Open days at memory clinics
Memory clinics would advertise days where they would open to the public, inviting people who would like to have their memory checked. Neuropsychologists would assess them, and give them more information about their symptoms and their potential causes. “It might be found that the person is suffering from mental impairment, but that it’s due to the effects of depression brought about by the death of a loved one, for example. Those whose symptoms were deemed potentially related to Alzheimer’s would be referred for CSF (cerebral spinal fluid) test and MRI (magnetic resonance imaging).” A diagnosis will lead to them receiving a prescription for one of four medications, which are only effective in early Alzheimer’s and work on the acetylcholine receptors.
Visits to the doctor
“We engaged with doctors to train them to assess people who they suspect to be at risk.” There were some criteria that their patients had to meet: they must be over 65, not taking certain medications or suffering from certain conditions. “People who are more socially isolated are also at increased risk.” Dr Kramberger notes that doctors might meet resistance from their patients. “They might say they don’t want to hear about it because they didn’t go to the doctor for that.” He says that the fact that there is no treatment, doctors might be reluctant to even mention it, simply because there was nothing they could do to help them.
“The interesting thing we found was that we noticed, in Slovenia, that as a result of the awareness campaign, people started to worry about their own health, and started going to the doctor to get their memory checked a lot earlier. In the past people went to the doctor only when their caregiver could not cope anymore.”

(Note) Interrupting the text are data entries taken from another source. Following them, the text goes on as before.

**src/hdl/lir_pkg.sv**
```systemverilog
package lir_pkg;

  // Commands from the sequencer to the datapath, valid for one cycle.
  typedef struct packed {
    logic accept;     // input transfer this cycle
    logic first;      // first sample of a clip: seed held sample, zero phase
    logic emit;       // issue one output at the current phase
    logic run_last;   // issued output is the final one for this input
    logic clip_end;   // issued output closes the clip
    logic roll;       // interval done: phase -= 1.0, held <= new
    logic clear;      // end of clip: drop held sample, zero phase
  } lir_cmd_t;

  // Status from the datapath to the sequencer.
  typedef struct packed {
    logic have;         // a sample of the current clip is held
    logic last;         // current input is marked last
    logic phase_lt_one; // phase < 1.0
    logic next_ge_one;  // phase + step >= 1.0
    logic next_ge_two;  // phase + step >= 2.0
    logic stall;        // output register full and not taken
  } lir_sts_t;

endpackage

```
**src/hdl/lir_if.sv**
```systemverilog
interface lir_in_if #(
  parameter int SAMPLE_BITS = 16
);
  logic                          valid;
  logic                          ready;
  logic signed [SAMPLE_BITS-1:0] sample_in;
  logic                          last_in;

  modport source (output valid, output sample_in, output last_in, input ready);
  modport sink   (input valid, input sample_in, input last_in, output ready);
endinterface

interface lir_out_if #(
  parameter int SAMPLE_BITS = 16
);
  logic                          valid;
  logic                          ready;
  logic signed [SAMPLE_BITS-1:0] sample_out;
  logic                          run_last;
  logic                          clip_end;

  modport source (output valid, output sample_out, output run_last, output clip_end,
                  input ready);
  modport sink   (input valid, input sample_out, input run_last, input clip_end,
                  output ready);
endinterface

interface lir_cfg_if #(
  parameter int STEP_BITS = 20
);
  logic                 valid;
  logic                 ready;
  logic [STEP_BITS-1:0] rate_step;

  modport source (output valid, output rate_step, input ready);
  modport sink   (input valid, input rate_step, output ready);
endinterface

```
**src/hdl/lir_ctrl.sv**
```systemverilog
module lir_ctrl (
  input  logic              clk,
  input  logic              rst_n,
  input  logic              in_valid,
  input  logic              in_last,
  output logic              in_ready,
  input  lir_pkg::lir_sts_t sts,
  output lir_pkg::lir_cmd_t cmd
);
  import lir_pkg::*;

  typedef enum logic [2:0] {
    ST_IDLE   = 3'b001,
    ST_INTERP = 3'b010,
    ST_FLUSH  = 3'b100
  } state_t;

  state_t state_r, state_nxt;

  always_comb begin
    state_nxt = state_r;
    cmd       = '0;
    in_ready  = 1'b0;
    unique case (state_r)
      ST_IDLE: begin
        in_ready = 1'b1;
        if (in_valid) begin
          cmd.accept = 1'b1;
          if (sts.have) begin
            state_nxt = ST_INTERP;
          end else begin
            cmd.first = 1'b1;
            state_nxt = in_last ? ST_FLUSH : ST_IDLE;
          end
        end
      end
      ST_INTERP: begin
        if (sts.phase_lt_one) begin
          if (!sts.stall) begin
            cmd.emit     = 1'b1;
            cmd.run_last = sts.next_ge_one && (!sts.last || sts.next_ge_two);
            cmd.clip_end = cmd.run_last && sts.last;
          end
        end else begin
          cmd.roll  = 1'b1;
          state_nxt = sts.last ? ST_FLUSH : ST_IDLE;
        end
      end
      ST_FLUSH: begin
        if (sts.phase_lt_one) begin
          if (!sts.stall) begin
            cmd.emit     = 1'b1;
            cmd.run_last = sts.next_ge_one;
            cmd.clip_end = sts.next_ge_one;
          end
        end else begin
          cmd.clear = 1'b1;
          state_nxt = ST_IDLE;
        end
      end
      default: begin
        state_nxt = ST_IDLE;
      end
    endcase
  end

  always_ff @(posedge clk) begin
    if (!rst_n) begin
      state_r <= ST_IDLE;
    end else begin
      state_r <= state_nxt;
    end
  end

endmodule

```
**src/hdl/lir_dp.sv**
```systemverilog
module lir_dp #(
  parameter int SAMPLE_BITS     = 16,
  parameter int PHASE_FRAC_BITS = 16
) (
  input  logic                                clk,
  input  logic                                rst_n,
  input  lir_pkg::lir_cmd_t                   cmd,
  output lir_pkg::lir_sts_t                   sts,
  input  logic signed [SAMPLE_BITS-1:0]       in_sample,
  input  logic                                in_last,
  input  logic                                cfg_valid,
  input  logic [PHASE_FRAC_BITS+3:0]          cfg_step,
  output logic                                out_valid,
  input  logic                                out_ready,
  output logic signed [SAMPLE_BITS-1:0]       out_sample,
  output logic                                out_run_last,
  output logic                                out_clip_end
);
  import lir_pkg::*;

  localparam int SB  = SAMPLE_BITS;
  localparam int PFB = PHASE_FRAC_BITS;
  localparam int STW = PFB + 4;       // Q4.PFB step
  localparam int PW  = PFB + 5;       // Q5.PFB phase
  localparam int PRW = SB + PFB + 1;  // diff * frac
  localparam int AW  = SB + PFB + 2;  // rounding accumulator

  localparam logic [PW-1:0]  PHASE_ONE = PW'(1) << PFB;
  localparam logic [PW-1:0]  PHASE_TWO = PW'(1) << (PFB + 1);
  localparam logic [STW-1:0] STEP_MIN  = STW'(1) << (PFB - 4);
  localparam logic [STW-1:0] STEP_RST  = STW'(1) << PFB;
  localparam logic [AW-1:0]  HALF_LSB  = AW'(1) << (PFB - 1);

  // state and configuration
  logic [STW-1:0]       rate_step_r;
  logic signed [SB-1:0] held_r;
  logic signed [SB-1:0] new_r;
  logic                 have_r;
  logic                 last_r;
  logic [PW-1:0]        phase_r;

  // multiply stage
  logic                  p1_v_r;
  logic signed [PRW-1:0] p1_prod_r;
  logic signed [SB-1:0]  p1_base_r;
  logic                  p1_run_last_r;
  logic                  p1_clip_end_r;

  // output register
  logic                 out_v_r;
  logic signed [SB-1:0] out_sample_r;
  logic                 out_run_last_r;
  logic                 out_clip_end_r;

  logic [STW-1:0]        step;
  logic [PW-1:0]         phase_next;
  logic signed [SB:0]    diff;
  logic signed [PRW:0]   prod_full;
  logic signed [AW-1:0]  acc;
  logic                  stall;

  assign step       = (rate_step_r < STEP_MIN) ? STEP_MIN : rate_step_r;
  assign phase_next = phase_r + PW'(step);
  assign stall      = out_v_r && !out_ready;

  assign diff      = {new_r[SB-1], new_r} - {held_r[SB-1], held_r};
  assign prod_full = diff * $signed({1'b0, phase_r[PFB-1:0]});

  // held * 1.0 + diff * frac + 0.5, floor by the fraction bits
  assign acc = $signed({{2{p1_base_r[SB-1]}}, p1_base_r, {PFB{1'b0}}})
             + $signed({p1_prod_r[PRW-1], p1_prod_r})
             + $signed(HALF_LSB);

  always_comb begin
    sts              = '0;
    sts.have         = have_r;
    sts.last         = last_r;
    sts.phase_lt_one = phase_r < PHASE_ONE;
    sts.next_ge_one  = phase_next >= PHASE_ONE;
    sts.next_ge_two  = phase_next >= PHASE_TWO;
    sts.stall        = stall;
  end

  // control state
  always_ff @(posedge clk) begin
    if (!rst_n) begin
      rate_step_r <= STEP_RST;
      have_r      <= 1'b0;
      phase_r     <= '0;
      p1_v_r      <= 1'b0;
      out_v_r     <= 1'b0;
    end else begin
      if (cfg_valid) begin
        rate_step_r <= cfg_step;
      end
      if (cmd.first) begin
        have_r  <= 1'b1;
        phase_r <= '0;
      end else if (cmd.emit) begin
        phase_r <= phase_next;
      end else if (cmd.roll) begin
        phase_r <= phase_r - PHASE_ONE;
      end else if (cmd.clear) begin
        have_r  <= 1'b0;
        phase_r <= '0;
      end
      if (!stall) begin
        p1_v_r  <= cmd.emit;
        out_v_r <= p1_v_r;
      end
    end
  end

  // payload
  always_ff @(posedge clk) begin
    if (cmd.accept) begin
      new_r  <= in_sample;
      last_r <= in_last;
    end
    if (cmd.first) begin
      held_r <= in_sample;
    end else if (cmd.roll) begin
      held_r <= new_r;
    end else if (cmd.clear) begin
      held_r <= '0;
    end
    if (!stall && cmd.emit) begin
      p1_prod_r     <= prod_full[PRW-1:0];
      p1_base_r     <= held_r;
      p1_run_last_r <= cmd.run_last;
      p1_clip_end_r <= cmd.clip_end;
    end
    if (!stall && p1_v_r) begin
      out_sample_r   <= acc[PFB+SB-1:PFB];
      out_run_last_r <= p1_run_last_r;
      out_clip_end_r <= p1_clip_end_r;
    end
  end

  assign out_valid    = out_v_r;
  assign out_sample   = out_sample_r;
  assign out_run_last = out_run_last_r;
  assign out_clip_end = out_clip_end_r;

endmodule

```
**src/hdl/linear_interp_resampler.sv**
```systemverilog
// Path from an input transfer to its first result: sequencer, multiply stage, round stage.
// Throughput: one result per cycle while the sequencer runs and the output is not stalled;
//   an input costs its results plus an accept and an interval roll, and a last input a clear.
// Reset (rst_n, synchronous, active low): no sample held, phase zero, rate_step 1.0,
//   pipeline empty. Configuration is taken in any cycle.
module linear_interp_resampler #(
  parameter int SAMPLE_BITS     = 16,
  parameter int PHASE_FRAC_BITS = 16
) (
  input  logic     clk,
  input  logic     rst_n,
  lir_in_if.sink   in_chan,
  lir_out_if.source out_chan,
  lir_cfg_if.sink  cfg_chan
);
  import lir_pkg::*;

  lir_cmd_t cmd;
  lir_sts_t sts;

  // Register writes complete at once; the step is only read by the datapath.
  assign cfg_chan.ready = 1'b1;

  // Sequencer: accepts an input only in its idle state, then walks the output
  // phase through the current interval and, for a last sample, the end flush.
  lir_ctrl u_ctrl (
    .clk      (clk),
    .rst_n    (rst_n),
    .in_valid (in_chan.valid),
    .in_last  (in_chan.last_in),
    .in_ready (in_chan.ready),
    .sts      (sts),
    .cmd      (cmd)
  );

  // Datapath: held/new samples, phase accumulator, a multiply stage and a
  // rounding stage that loads the output register. Its stages and output issue
  // stall while the output register waits for a transfer; accept and roll do not.
  lir_dp #(
    .SAMPLE_BITS     (SAMPLE_BITS),
    .PHASE_FRAC_BITS (PHASE_FRAC_BITS)
  ) u_dp (
    .clk          (clk),
    .rst_n        (rst_n),
    .cmd          (cmd),
    .sts          (sts),
    .in_sample    (in_chan.sample_in),
    .in_last      (in_chan.last_in),
    .cfg_valid    (cfg_chan.valid),
    .cfg_step     (cfg_chan.rate_step),
    .out_valid    (out_chan.valid),
    .out_ready    (out_chan.ready),
    .out_sample   (out_chan.sample_out),
    .out_run_last (out_chan.run_last),
    .out_clip_end (out_chan.clip_end)
  );

endmodule

```
**src/flat_wrapper.sv**
```systemverilog
// flat-port wrapper written by rule: the top's interface ports become plain ports
module linear_interp_resampler_flat import lir_pkg::*;
#(
  parameter int SAMPLE_BITS     = 16,
  parameter int PHASE_FRAC_BITS = 16
)
  (clk, rst_n, in_chan_valid, in_chan_sample_in, in_chan_last_in, in_chan_ready, out_chan_valid, out_chan_sample_out, out_chan_run_last, out_chan_clip_end, out_chan_ready, cfg_chan_valid, cfg_chan_rate_step, cfg_chan_ready);
  lir_in_if #(.SAMPLE_BITS(SAMPLE_BITS)) in_chan_i ();
  lir_out_if #(.SAMPLE_BITS(SAMPLE_BITS)) out_chan_i ();
  lir_cfg_if #(.STEP_BITS((20))) cfg_chan_i ();
  input  logic clk;
  input  logic rst_n;
  input wire logic [$bits(in_chan_i.valid)-1:0] in_chan_valid;
  input wire logic [$bits(in_chan_i.sample_in)-1:0] in_chan_sample_in;
  input wire logic [$bits(in_chan_i.last_in)-1:0] in_chan_last_in;
  output wire logic [$bits(in_chan_i.ready)-1:0] in_chan_ready;
  output wire logic [$bits(out_chan_i.valid)-1:0] out_chan_valid;
  output wire logic [$bits(out_chan_i.sample_out)-1:0] out_chan_sample_out;
  output wire logic [$bits(out_chan_i.run_last)-1:0] out_chan_run_last;
  output wire logic [$bits(out_chan_i.clip_end)-1:0] out_chan_clip_end;
  input wire logic [$bits(out_chan_i.ready)-1:0] out_chan_ready;
  input wire logic [$bits(cfg_chan_i.valid)-1:0] cfg_chan_valid;
  input wire logic [$bits(cfg_chan_i.rate_step)-1:0] cfg_chan_rate_step;
  output wire logic [$bits(cfg_chan_i.ready)-1:0] cfg_chan_ready;
  assign in_chan_i.valid = in_chan_valid;
  assign in_chan_i.sample_in = in_chan_sample_in;
  assign in_chan_i.last_in = in_chan_last_in;
  assign in_chan_ready = in_chan_i.ready;
  assign out_chan_valid = out_chan_i.valid;
  assign out_chan_sample_out = out_chan_i.sample_out;
  assign out_chan_run_last = out_chan_i.run_last;
  assign out_chan_clip_end = out_chan_i.clip_end;
  assign out_chan_i.ready = out_chan_ready;
  assign cfg_chan_i.valid = cfg_chan_valid;
  assign cfg_chan_i.rate_step = cfg_chan_rate_step;
  assign cfg_chan_ready = cfg_chan_i.ready;
  linear_interp_resampler #(.SAMPLE_BITS(SAMPLE_BITS), .PHASE_FRAC_BITS(PHASE_FRAC_BITS)) u_core (.clk(clk), .rst_n(rst_n), .in_chan(in_chan_i), .out_chan(out_chan_i), .cfg_chan(cfg_chan_i));
endmodule
```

“This is the same process as that of the GPs. People with type 2 diabetes have high oscillations of blood sugar, and it’s thought that these oscillations they have much higher risk of developing dementia. We trained the doctors to carry out an assessment and give the patient more information if they had concerns.”
Apart from medical intervention, there are other ways that an early diagnosis can improve living conditions. “When you don’t know what’s wrong, you worry a lot. This often causes severe disputes in families. When you are diagnosed, you know how to react, so when someone tells you that you didn’t come to visit him, even though you are there every day, you know that he forgot this and he’s not looking to cause a dispute.” Early diagnosis also allows families to adapt the person’s living space, and to sort out legal issues before it’s too late.
Dr Kramberger shares a common thread involved in cognitive decline: “Social life is very important. When a person stops socialising and doing physical and mental activity, when they stop reading articles and books and watching the news, their cognitive function begins to decline. They say this is the first steps towards dementia. Being active reduces the risk. Studies show that if you already have cognitive impairment, being active can prolong the length of time before symptoms of dementia progress.”
The MOPEAD research was carried out in Slovenia, Spain, the Netherlands and Germany and Sweden. The project also includes a feasibility study of cultural differences, healthcare system differences and the differences in models of patient engagement throughout Europe. The team will produce recommendations for policymakers based on their findings.
Milica G. Kramberger MD, PhD is an assistant professor at the University Medical Centre Ljubljana in Slovenia. She was the principal investigator for the MOPEAD project.